FutureLearn: Free history courses for all

Since leaving university I’ve been missing the organised educational experience in getting my history fix. While reading and documentary watching are great, I’ve been becoming increasingly addicted to MOOCs (Massive Open Online Courses) and particularly those offered by FutureLearn.

FutureLearn provides a platform for top UK universities to create free online courses on a whole range of subjects, including some great history ones. These courses involve videos, articles, illustrations and photos and quizzes. They often allow you not only to learn about the topic presented, they also allow you to see what is actually involved in real university courses on the topic – what these academics are actually up to.

You can learn all sorts of techniques used by different types of historians, archaeologists and scientists. They allow you to see artefacts and sources that you might not easily be able to access. The courses are split into about 20 modules per week, with each week being opened up every Monday.

You can spend as much or as little time on the modules as you like, and in some courses you’ll be tested with little quizzes and tests, to give you a final score. You can also request certificates to prove you have completed the course. I’m currently on three courses with FutureLearn.

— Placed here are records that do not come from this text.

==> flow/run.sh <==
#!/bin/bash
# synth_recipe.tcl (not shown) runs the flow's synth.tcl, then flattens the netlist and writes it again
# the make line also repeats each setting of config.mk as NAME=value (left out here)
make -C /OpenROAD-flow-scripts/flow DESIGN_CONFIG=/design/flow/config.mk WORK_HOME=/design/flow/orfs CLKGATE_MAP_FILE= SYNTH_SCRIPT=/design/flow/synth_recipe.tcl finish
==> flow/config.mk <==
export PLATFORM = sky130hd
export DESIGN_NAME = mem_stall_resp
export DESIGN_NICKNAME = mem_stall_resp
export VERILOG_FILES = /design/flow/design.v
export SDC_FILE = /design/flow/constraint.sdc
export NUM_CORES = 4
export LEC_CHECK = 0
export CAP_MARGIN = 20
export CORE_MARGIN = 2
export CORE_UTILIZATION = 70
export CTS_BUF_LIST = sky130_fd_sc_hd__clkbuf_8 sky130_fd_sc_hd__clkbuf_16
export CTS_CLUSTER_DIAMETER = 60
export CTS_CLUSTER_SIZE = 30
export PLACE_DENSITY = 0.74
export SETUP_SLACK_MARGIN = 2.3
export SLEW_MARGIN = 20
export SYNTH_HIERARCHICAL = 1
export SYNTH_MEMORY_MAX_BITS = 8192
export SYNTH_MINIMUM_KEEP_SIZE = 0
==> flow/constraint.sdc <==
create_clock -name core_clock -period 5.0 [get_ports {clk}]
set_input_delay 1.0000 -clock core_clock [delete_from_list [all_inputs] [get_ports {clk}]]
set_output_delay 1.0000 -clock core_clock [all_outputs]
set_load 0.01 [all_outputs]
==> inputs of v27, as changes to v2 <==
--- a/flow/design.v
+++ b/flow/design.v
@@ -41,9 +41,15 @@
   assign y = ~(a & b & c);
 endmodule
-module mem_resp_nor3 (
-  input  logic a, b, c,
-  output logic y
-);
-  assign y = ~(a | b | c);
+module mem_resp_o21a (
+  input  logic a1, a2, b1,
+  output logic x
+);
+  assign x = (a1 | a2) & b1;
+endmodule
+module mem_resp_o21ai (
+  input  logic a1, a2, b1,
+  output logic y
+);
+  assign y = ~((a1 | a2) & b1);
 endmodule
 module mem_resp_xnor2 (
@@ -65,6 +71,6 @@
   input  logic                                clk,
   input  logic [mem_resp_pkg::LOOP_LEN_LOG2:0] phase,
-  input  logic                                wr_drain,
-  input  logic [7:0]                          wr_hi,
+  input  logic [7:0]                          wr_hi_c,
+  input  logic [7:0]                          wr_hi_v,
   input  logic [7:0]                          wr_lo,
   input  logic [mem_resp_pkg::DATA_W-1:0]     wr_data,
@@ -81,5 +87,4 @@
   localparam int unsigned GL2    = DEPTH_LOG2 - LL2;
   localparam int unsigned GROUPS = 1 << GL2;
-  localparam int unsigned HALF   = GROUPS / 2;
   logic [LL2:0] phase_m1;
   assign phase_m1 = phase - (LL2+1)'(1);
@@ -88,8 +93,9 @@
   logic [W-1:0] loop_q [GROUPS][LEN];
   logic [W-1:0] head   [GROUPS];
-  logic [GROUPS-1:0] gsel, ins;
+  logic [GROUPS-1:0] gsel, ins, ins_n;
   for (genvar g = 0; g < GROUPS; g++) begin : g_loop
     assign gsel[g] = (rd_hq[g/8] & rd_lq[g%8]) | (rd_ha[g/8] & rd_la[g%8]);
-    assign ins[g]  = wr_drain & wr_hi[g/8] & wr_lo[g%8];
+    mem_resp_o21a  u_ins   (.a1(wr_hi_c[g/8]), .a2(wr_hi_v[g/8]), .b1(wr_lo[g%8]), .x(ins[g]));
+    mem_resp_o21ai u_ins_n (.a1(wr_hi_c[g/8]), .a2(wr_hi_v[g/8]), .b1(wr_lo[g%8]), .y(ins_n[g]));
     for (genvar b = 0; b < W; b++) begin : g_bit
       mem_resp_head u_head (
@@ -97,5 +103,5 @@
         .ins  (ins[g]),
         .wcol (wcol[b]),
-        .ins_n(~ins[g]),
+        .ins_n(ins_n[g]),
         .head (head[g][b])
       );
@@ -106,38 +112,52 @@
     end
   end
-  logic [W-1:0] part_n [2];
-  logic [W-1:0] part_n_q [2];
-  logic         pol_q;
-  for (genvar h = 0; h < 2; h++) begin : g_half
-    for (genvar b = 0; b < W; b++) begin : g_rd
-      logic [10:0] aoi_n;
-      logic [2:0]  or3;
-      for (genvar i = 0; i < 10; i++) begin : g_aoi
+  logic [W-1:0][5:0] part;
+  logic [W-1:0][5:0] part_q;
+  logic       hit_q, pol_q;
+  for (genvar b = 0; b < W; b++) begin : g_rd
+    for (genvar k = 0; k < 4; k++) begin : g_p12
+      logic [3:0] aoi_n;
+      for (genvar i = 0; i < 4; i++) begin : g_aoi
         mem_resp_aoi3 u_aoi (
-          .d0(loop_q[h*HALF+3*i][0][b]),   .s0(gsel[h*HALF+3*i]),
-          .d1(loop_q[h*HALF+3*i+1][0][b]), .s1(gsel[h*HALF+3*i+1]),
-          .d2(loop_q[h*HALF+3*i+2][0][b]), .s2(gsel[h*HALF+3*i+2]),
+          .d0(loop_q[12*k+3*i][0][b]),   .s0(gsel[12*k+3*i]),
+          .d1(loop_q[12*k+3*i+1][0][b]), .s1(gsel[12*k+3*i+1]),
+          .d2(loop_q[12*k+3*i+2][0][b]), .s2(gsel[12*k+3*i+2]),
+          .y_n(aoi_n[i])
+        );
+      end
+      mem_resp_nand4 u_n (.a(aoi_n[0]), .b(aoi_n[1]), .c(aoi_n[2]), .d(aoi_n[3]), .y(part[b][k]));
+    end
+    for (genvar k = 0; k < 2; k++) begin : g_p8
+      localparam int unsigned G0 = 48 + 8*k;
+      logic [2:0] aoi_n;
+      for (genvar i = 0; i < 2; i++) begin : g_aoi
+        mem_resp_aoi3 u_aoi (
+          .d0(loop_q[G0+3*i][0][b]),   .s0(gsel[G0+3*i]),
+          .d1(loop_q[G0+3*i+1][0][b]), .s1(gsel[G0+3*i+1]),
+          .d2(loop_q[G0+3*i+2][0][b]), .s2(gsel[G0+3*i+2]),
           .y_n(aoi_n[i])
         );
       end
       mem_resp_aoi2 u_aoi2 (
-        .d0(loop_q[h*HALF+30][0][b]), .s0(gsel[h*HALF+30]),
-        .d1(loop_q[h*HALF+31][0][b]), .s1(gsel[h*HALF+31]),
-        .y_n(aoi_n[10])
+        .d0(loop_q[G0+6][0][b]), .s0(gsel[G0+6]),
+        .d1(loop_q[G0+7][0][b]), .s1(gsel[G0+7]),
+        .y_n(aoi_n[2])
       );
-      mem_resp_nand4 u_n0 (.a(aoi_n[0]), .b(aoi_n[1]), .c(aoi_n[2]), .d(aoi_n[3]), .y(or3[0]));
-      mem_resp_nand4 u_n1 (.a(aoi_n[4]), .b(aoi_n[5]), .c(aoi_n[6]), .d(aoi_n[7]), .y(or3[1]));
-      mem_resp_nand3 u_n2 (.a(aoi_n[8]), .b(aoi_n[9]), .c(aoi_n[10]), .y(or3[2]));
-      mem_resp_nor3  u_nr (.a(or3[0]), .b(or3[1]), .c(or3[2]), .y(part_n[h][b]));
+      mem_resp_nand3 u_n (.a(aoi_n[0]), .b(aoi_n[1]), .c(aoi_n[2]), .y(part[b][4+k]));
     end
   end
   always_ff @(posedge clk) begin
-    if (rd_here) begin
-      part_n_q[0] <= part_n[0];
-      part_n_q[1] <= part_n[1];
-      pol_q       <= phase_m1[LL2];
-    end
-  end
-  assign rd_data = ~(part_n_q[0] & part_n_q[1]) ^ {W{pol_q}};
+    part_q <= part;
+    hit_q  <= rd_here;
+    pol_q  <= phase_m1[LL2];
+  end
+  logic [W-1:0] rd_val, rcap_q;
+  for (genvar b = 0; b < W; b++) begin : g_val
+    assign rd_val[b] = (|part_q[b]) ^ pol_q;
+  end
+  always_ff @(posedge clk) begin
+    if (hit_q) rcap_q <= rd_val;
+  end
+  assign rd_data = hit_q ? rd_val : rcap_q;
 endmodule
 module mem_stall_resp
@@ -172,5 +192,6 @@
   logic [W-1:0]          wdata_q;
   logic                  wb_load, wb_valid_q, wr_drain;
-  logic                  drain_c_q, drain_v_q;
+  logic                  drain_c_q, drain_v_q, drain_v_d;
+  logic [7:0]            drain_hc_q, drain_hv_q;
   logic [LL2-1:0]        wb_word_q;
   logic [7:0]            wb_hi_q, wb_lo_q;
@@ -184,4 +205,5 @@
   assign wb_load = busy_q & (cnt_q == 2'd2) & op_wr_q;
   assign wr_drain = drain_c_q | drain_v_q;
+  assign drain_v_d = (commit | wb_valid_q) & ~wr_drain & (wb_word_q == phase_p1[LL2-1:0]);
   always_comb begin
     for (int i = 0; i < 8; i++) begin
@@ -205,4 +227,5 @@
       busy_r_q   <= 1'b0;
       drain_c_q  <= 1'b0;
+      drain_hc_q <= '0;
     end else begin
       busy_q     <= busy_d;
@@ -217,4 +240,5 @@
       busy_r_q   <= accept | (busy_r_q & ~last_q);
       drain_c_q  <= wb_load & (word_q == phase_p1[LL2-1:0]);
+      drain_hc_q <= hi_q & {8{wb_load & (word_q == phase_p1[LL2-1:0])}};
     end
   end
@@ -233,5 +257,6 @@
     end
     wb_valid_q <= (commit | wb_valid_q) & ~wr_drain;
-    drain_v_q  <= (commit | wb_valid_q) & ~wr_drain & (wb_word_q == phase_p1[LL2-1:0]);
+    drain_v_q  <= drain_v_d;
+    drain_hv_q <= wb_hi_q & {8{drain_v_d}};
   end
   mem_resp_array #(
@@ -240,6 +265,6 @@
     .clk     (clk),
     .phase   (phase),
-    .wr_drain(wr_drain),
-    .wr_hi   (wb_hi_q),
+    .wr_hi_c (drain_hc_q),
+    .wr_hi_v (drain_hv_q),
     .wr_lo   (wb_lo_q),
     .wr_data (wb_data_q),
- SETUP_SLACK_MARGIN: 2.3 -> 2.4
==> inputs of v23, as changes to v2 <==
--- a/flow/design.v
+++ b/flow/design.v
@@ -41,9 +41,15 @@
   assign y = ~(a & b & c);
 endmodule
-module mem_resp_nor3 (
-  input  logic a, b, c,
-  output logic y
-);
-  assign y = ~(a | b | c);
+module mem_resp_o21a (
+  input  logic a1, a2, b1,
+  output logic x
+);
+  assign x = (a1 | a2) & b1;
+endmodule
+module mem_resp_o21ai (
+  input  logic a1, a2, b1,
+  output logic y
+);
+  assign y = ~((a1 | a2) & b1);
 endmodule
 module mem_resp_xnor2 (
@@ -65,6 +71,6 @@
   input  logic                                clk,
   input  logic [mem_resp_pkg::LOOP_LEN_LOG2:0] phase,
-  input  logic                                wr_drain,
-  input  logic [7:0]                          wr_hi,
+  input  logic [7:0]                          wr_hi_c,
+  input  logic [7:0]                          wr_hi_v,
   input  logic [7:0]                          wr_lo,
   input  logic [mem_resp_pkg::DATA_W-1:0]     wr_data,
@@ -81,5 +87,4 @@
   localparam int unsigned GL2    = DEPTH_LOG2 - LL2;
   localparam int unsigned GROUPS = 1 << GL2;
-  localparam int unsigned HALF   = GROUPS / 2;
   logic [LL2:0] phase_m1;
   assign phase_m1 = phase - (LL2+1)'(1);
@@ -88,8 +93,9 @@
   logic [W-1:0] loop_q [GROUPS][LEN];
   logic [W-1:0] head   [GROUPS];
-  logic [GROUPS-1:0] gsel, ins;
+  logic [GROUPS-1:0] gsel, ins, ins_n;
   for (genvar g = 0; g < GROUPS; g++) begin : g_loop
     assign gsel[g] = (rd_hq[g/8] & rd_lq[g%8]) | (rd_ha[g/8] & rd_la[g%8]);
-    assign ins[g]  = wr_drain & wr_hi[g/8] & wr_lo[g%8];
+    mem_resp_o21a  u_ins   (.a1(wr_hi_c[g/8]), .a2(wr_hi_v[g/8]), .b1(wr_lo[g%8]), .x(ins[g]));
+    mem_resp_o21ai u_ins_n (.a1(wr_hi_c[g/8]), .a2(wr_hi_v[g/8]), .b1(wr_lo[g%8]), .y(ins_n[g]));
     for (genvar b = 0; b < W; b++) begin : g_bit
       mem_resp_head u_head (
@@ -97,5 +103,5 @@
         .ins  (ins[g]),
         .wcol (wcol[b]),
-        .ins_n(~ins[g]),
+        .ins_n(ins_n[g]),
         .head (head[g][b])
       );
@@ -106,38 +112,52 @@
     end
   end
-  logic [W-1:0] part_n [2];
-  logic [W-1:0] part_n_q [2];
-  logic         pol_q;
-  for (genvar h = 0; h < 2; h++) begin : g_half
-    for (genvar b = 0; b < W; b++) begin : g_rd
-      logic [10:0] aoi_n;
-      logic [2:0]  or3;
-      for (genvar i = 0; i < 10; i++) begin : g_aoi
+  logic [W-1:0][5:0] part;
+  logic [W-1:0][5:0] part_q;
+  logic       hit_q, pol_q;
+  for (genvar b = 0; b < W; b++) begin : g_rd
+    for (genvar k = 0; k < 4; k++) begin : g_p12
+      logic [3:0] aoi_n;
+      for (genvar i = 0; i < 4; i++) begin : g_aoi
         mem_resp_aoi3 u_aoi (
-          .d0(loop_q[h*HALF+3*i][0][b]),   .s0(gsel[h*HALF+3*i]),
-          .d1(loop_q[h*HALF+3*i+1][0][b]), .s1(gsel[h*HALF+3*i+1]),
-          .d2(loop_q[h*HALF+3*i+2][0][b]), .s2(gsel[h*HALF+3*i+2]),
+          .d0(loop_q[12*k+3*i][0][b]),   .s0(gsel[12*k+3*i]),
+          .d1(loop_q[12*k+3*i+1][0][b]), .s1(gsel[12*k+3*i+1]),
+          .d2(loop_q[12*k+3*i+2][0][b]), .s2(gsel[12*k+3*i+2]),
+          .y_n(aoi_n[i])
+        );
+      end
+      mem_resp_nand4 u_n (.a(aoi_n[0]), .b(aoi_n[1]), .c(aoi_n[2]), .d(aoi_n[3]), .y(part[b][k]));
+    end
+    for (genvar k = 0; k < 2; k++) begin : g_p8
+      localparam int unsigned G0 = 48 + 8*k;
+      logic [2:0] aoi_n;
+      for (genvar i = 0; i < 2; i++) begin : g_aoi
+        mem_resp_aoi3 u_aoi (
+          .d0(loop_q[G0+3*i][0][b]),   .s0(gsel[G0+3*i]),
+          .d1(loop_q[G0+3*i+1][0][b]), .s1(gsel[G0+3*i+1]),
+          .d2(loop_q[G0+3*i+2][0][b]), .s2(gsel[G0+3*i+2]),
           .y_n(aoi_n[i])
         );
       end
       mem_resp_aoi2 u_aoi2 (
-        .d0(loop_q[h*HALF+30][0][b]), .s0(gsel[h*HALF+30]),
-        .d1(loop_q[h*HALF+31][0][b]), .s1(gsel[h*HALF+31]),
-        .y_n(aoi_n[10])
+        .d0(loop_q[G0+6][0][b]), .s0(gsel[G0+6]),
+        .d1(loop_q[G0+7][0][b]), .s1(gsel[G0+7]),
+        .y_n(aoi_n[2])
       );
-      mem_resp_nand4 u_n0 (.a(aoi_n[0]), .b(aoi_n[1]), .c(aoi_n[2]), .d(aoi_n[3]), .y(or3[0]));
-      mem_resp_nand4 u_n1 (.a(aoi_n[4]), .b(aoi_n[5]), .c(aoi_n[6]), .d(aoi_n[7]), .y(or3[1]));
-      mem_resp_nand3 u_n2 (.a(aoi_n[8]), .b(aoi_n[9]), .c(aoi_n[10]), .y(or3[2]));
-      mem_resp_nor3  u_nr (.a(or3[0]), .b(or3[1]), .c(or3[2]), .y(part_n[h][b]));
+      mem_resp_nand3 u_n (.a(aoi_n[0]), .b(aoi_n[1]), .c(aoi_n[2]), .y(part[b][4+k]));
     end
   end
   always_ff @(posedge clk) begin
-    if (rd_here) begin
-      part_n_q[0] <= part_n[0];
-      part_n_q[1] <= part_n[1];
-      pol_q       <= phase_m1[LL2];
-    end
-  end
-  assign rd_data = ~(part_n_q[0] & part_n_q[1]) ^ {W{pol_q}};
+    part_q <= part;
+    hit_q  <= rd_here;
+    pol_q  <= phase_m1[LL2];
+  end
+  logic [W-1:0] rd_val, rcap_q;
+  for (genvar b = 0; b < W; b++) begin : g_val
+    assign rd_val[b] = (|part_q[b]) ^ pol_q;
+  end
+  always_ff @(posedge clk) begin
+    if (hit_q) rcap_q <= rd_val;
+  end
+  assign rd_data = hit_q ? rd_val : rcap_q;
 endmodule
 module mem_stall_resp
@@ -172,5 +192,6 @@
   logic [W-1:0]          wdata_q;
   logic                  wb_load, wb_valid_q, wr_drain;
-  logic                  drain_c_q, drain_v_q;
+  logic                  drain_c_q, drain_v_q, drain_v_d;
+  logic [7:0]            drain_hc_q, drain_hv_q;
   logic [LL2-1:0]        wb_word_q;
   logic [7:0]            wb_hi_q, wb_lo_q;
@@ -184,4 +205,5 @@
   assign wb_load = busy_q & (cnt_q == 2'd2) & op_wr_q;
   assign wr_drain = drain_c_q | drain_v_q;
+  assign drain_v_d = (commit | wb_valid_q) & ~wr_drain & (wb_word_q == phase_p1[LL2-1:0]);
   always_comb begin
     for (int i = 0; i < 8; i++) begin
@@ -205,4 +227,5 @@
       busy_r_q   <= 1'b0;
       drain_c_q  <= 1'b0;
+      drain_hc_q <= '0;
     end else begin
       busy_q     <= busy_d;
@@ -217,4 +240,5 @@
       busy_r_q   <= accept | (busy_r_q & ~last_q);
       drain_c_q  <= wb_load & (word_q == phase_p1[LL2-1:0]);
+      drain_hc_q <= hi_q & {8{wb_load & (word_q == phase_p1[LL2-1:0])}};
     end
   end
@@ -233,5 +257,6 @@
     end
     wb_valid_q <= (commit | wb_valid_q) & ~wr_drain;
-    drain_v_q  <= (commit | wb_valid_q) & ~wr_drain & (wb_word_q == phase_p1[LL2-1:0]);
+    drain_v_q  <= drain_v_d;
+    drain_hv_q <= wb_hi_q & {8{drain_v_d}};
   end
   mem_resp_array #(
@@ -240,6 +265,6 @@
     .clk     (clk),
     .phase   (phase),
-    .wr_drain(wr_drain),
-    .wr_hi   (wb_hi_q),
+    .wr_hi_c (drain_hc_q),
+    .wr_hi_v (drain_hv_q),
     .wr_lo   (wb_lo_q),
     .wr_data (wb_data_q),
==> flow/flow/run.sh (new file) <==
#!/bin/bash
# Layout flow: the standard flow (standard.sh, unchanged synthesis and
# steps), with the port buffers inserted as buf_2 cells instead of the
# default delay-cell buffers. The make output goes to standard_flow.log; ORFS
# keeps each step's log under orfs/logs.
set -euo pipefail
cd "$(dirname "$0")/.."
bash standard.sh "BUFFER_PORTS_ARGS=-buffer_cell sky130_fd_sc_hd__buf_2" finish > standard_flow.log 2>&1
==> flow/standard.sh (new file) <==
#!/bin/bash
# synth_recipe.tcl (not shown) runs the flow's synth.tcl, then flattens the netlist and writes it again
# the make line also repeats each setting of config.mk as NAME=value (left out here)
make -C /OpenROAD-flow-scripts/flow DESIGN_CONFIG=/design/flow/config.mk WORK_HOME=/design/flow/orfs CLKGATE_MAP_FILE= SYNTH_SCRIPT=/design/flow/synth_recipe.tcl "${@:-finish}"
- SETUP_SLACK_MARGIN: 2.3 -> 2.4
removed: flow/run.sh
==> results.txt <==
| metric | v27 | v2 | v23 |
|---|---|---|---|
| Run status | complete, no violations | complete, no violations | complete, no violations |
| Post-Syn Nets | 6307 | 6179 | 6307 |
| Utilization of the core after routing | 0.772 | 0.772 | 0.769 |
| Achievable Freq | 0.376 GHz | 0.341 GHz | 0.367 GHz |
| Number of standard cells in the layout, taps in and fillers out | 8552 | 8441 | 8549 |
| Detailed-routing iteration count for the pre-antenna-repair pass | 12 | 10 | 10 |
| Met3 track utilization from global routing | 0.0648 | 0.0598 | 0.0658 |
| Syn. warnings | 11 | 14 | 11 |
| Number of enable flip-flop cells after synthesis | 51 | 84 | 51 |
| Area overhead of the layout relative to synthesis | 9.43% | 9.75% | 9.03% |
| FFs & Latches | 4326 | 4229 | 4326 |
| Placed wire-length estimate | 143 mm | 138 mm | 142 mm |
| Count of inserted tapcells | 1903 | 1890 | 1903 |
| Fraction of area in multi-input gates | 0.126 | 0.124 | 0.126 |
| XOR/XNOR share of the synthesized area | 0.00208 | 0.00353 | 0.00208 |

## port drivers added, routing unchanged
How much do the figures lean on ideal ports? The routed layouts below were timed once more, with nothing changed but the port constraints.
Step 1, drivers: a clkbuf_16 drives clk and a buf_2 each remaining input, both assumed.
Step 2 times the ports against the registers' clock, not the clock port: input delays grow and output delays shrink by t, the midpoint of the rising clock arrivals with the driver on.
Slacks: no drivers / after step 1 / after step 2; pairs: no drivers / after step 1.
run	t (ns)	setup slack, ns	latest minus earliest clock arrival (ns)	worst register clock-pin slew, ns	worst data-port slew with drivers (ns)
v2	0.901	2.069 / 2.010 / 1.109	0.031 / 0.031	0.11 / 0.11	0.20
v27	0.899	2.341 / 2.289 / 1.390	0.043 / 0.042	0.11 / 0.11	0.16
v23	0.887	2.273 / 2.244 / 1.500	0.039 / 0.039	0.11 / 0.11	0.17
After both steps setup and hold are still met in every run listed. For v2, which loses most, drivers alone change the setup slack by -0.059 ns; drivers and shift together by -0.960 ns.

Hadrian’s Wall: Life on the Roman Frontier
Newcastle University
This course focuses on the building and context of Hadrian’s Wall and the people who lived on and around it. It’s great for exploring historical, archaeological and language techniques including aerial photography, reading tombstones and categorising small finds. It also has some great ‘cold cases’ to study, in-depth explorations of mysterious finds near the wall, which you are tested on with little quizzes. The course is six weeks long and is now about half way through.

Shipwrecks and Submerged Worlds
University of Southampton
This course is only four weeks long and explains what maritime archaeology is, what the basic knowledge areas required by maritime archaeologists are and what techniques they use. It’s already dispelled the myth that maritime archaeology only deals with underwater shipwrecks; it is concerned with the historical evidence left behind by anyone connected with the maritime world, on land or in the sea. The course started on 6th October and there’s certainly time to start it now and catch up on the first week.

Shakespeare and his World
University of Warwick and the Shakespeare Birthplace Trust
This is a course I’ve just started, one week after it began, because I was getting through my other courses too quickly! This is a very long course – 10 weeks – and it’s a much more personal and in-depth course than the others, presented almost entirely by Jonathan Bate in 5-10 minute long videos. Each week focuses on a different Shakespeare play and a different theme from his life and context. For example week 2 deals with Shakespeare and Stratford and The Merry Wives of Windsor. What’s wonderful about this course is that Jonathan bate introduces to you many artefacts from the collections of the Shakespeare Birthplace Trust.